### WHAT IS NEEDED
Repeat the records. Match each character exactly.

BEGIN PROVIDED RECORDS

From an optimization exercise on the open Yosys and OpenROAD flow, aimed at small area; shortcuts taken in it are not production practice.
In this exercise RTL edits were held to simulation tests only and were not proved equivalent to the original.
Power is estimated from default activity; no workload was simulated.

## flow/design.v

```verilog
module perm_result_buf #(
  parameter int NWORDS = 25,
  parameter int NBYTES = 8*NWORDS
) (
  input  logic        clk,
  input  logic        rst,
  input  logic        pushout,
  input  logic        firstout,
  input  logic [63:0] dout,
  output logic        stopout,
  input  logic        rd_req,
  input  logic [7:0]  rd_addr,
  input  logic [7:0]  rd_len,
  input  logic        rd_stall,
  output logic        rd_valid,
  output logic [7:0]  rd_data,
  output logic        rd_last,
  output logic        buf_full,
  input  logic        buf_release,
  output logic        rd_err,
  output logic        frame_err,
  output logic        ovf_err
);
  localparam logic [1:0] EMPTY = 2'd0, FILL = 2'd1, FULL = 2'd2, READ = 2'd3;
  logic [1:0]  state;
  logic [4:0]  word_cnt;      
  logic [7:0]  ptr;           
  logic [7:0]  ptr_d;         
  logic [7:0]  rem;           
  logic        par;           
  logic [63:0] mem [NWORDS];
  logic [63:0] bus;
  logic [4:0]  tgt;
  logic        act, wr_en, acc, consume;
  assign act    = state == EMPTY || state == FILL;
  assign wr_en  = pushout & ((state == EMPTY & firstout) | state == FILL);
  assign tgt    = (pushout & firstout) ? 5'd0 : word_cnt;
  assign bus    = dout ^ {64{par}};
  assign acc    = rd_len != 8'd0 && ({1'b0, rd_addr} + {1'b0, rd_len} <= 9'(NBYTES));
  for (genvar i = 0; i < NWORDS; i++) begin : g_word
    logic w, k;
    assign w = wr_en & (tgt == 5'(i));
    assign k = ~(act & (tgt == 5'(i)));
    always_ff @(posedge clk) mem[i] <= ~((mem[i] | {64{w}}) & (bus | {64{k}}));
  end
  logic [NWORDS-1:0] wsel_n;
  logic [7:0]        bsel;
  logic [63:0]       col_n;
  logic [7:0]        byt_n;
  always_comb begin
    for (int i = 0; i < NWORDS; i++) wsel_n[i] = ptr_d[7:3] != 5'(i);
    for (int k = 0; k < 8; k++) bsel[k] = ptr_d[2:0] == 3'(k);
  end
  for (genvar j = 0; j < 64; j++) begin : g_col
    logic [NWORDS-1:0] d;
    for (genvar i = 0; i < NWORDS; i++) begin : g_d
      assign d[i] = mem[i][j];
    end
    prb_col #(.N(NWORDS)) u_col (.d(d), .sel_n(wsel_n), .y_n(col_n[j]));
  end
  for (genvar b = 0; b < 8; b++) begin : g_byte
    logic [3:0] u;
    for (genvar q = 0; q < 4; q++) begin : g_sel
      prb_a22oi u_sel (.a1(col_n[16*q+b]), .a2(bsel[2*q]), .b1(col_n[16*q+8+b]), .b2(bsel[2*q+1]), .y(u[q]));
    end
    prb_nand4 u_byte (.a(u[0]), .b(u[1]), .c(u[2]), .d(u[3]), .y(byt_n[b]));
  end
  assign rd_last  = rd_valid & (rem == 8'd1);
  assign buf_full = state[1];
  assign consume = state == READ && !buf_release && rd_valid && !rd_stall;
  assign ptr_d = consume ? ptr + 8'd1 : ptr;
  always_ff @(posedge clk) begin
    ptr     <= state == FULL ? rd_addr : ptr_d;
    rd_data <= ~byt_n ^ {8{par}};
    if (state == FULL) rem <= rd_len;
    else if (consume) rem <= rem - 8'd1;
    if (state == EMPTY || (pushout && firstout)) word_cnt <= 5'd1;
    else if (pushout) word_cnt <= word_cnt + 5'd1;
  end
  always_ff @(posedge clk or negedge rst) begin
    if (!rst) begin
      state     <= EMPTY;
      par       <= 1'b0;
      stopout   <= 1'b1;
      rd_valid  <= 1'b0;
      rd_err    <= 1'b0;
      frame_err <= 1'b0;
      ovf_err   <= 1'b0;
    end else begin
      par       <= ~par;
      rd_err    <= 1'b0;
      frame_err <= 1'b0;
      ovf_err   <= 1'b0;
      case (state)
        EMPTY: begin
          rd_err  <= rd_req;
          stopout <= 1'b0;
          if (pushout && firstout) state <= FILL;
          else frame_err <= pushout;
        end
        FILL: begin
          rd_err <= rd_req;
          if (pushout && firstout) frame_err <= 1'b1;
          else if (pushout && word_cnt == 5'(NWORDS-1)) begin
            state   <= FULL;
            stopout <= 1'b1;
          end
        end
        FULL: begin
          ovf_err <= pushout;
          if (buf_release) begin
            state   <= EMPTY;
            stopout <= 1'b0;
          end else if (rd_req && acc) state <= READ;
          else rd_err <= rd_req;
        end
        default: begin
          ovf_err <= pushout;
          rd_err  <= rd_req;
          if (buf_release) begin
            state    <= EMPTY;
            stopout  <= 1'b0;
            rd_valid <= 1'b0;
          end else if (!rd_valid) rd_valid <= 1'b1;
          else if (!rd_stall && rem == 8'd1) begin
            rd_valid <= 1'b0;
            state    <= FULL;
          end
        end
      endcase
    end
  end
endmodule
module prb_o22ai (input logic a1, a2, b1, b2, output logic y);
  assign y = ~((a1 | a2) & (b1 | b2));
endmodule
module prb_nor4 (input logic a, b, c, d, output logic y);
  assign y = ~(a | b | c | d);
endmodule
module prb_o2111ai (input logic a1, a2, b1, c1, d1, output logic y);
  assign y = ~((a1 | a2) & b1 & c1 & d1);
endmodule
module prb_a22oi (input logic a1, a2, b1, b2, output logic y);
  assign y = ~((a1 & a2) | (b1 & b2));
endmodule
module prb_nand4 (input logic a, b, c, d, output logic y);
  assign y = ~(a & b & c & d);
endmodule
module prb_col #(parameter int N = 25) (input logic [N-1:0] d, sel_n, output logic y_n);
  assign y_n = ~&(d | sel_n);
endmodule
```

END PROVIDED RECORDS

### EXERCISE ANSWER
From an optimization exercise on the open Yosys and OpenROAD flow, aimed at small area; shortcuts taken in it are not production practice.
In this exercise RTL edits were held to simulation tests only and were not proved equivalent to the original.
Power is estimated from default activity; no workload was simulated.

## flow/design.v

```verilog
module perm_result_buf #(
  parameter int NWORDS = 25,
  parameter int NBYTES = 8*NWORDS
) (
  input  logic        clk,
  input  logic        rst,
  input  logic        pushout,
  input  logic        firstout,
  input  logic [63:0] dout,
  output logic        stopout,
  input  logic        rd_req,
  input  logic [7:0]  rd_addr,
  input  logic [7:0]  rd_len,
  input  logic        rd_stall,
  output logic        rd_valid,
  output logic [7:0]  rd_data,
  output logic        rd_last,
  output logic        buf_full,
  input  logic        buf_release,
  output logic        rd_err,
  output logic        frame_err,
  output logic        ovf_err
);
  localparam logic [1:0] EMPTY = 2'd0, FILL = 2'd1, FULL = 2'd2, READ = 2'd3;
  logic [1:0]  state;
  logic [4:0]  word_cnt;      
  logic [7:0]  ptr;           
  logic [7:0]  ptr_d;         
  logic [7:0]  rem;           
  logic        par;           
  logic [63:0] mem [NWORDS];
  logic [63:0] bus;
  logic [4:0]  tgt;
  logic        act, wr_en, acc, consume;
  assign act    = state == EMPTY || state == FILL;
  assign wr_en  = pushout & ((state == EMPTY & firstout) | state == FILL);
  assign tgt    = (pushout & firstout) ? 5'd0 : word_cnt;
  assign bus    = dout ^ {64{par}};
  assign acc    = rd_len != 8'd0 && ({1'b0, rd_addr} + {1'b0, rd_len} <= 9'(NBYTES));
  for (genvar i = 0; i < NWORDS; i++) begin : g_word
    logic w, k;
    assign w = wr_en & (tgt == 5'(i));
    assign k = ~(act & (tgt == 5'(i)));
    always_ff @(posedge clk) mem[i] <= ~((mem[i] | {64{w}}) & (bus | {64{k}}));
  end
  logic [NWORDS-1:0] wsel_n;
  logic [7:0]        bsel;
  logic [63:0]       col_n;
  logic [7:0]        byt_n;
  always_comb begin
    for (int i = 0; i < NWORDS; i++) wsel_n[i] = ptr_d[7:3] != 5'(i);
    for (int k = 0; k < 8; k++) bsel[k] = ptr_d[2:0] == 3'(k);
  end
  for (genvar j = 0; j < 64; j++) begin : g_col
    logic [NWORDS-1:0] d;
    for (genvar i = 0; i < NWORDS; i++) begin : g_d
      assign d[i] = mem[i][j];
    end
    prb_col #(.N(NWORDS)) u_col (.d(d), .sel_n(wsel_n), .y_n(col_n[j]));
  end
  for (genvar b = 0; b < 8; b++) begin : g_byte
    logic [3:0] u;
    for (genvar q = 0; q < 4; q++) begin : g_sel
      prb_a22oi u_sel (.a1(col_n[16*q+b]), .a2(bsel[2*q]), .b1(col_n[16*q+8+b]), .b2(bsel[2*q+1]), .y(u[q]));
    end
    prb_nand4 u_byte (.a(u[0]), .b(u[1]), .c(u[2]), .d(u[3]), .y(byt_n[b]));
  end
  assign rd_last  = rd_valid & (rem == 8'd1);
  assign buf_full = state[1];
  assign consume = state == READ && !buf_release && rd_valid && !rd_stall;
  assign ptr_d = consume ? ptr + 8'd1 : ptr;
  always_ff @(posedge clk) begin
    ptr     <= state == FULL ? rd_addr : ptr_d;
    rd_data <= ~byt_n ^ {8{par}};
    if (state == FULL) rem <= rd_len;
    else if (consume) rem <= rem - 8'd1;
    if (state == EMPTY || (pushout && firstout)) word_cnt <= 5'd1;
    else if (pushout) word_cnt <= word_cnt + 5'd1;
  end
  always_ff @(posedge clk or negedge rst) begin
    if (!rst) begin
      state     <= EMPTY;
      par       <= 1'b0;
      stopout   <= 1'b1;
      rd_valid  <= 1'b0;
      rd_err    <= 1'b0;
      frame_err <= 1'b0;
      ovf_err   <= 1'b0;
    end else begin
      par       <= ~par;
      rd_err    <= 1'b0;
      frame_err <= 1'b0;
      ovf_err   <= 1'b0;
      case (state)
        EMPTY: begin
          rd_err  <= rd_req;
          stopout <= 1'b0;
          if (pushout && firstout) state <= FILL;
          else frame_err <= pushout;
        end
        FILL: begin
          rd_err <= rd_req;
          if (pushout && firstout) frame_err <= 1'b1;
          else if (pushout && word_cnt == 5'(NWORDS-1)) begin
            state   <= FULL;
            stopout <= 1'b1;
          end
        end
        FULL: begin
          ovf_err <= pushout;
          if (buf_release) begin
            state   <= EMPTY;
            stopout <= 1'b0;
          end else if (rd_req && acc) state <= READ;
          else rd_err <= rd_req;
        end
        default: begin
          ovf_err <= pushout;
          rd_err  <= rd_req;
          if (buf_release) begin
            state    <= EMPTY;
            stopout  <= 1'b0;
            rd_valid <= 1'b0;
          end else if (!rd_valid) rd_valid <= 1'b1;
          else if (!rd_stall && rem == 8'd1) begin
            rd_valid <= 1'b0;
            state    <= FULL;
          end
        end
      endcase
    end
  end
endmodule
module prb_o22ai (input logic a1, a2, b1, b2, output logic y);
  assign y = ~((a1 | a2) & (b1 | b2));
endmodule
module prb_nor4 (input logic a, b, c, d, output logic y);
  assign y = ~(a | b | c | d);
endmodule
module prb_o2111ai (input logic a1, a2, b1, c1, d1, output logic y);
  assign y = ~((a1 | a2) & b1 & c1 & d1);
endmodule
module prb_a22oi (input logic a1, a2, b1, b2, output logic y);
  assign y = ~((a1 & a2) | (b1 & b2));
endmodule
module prb_nand4 (input logic a, b, c, d, output logic y);
  assign y = ~(a & b & c & d);
endmodule
module prb_col #(parameter int N = 25) (input logic [N-1:0] d, sel_n, output logic y_n);
  assign y_n = ~&(d | sel_n);
endmodule
```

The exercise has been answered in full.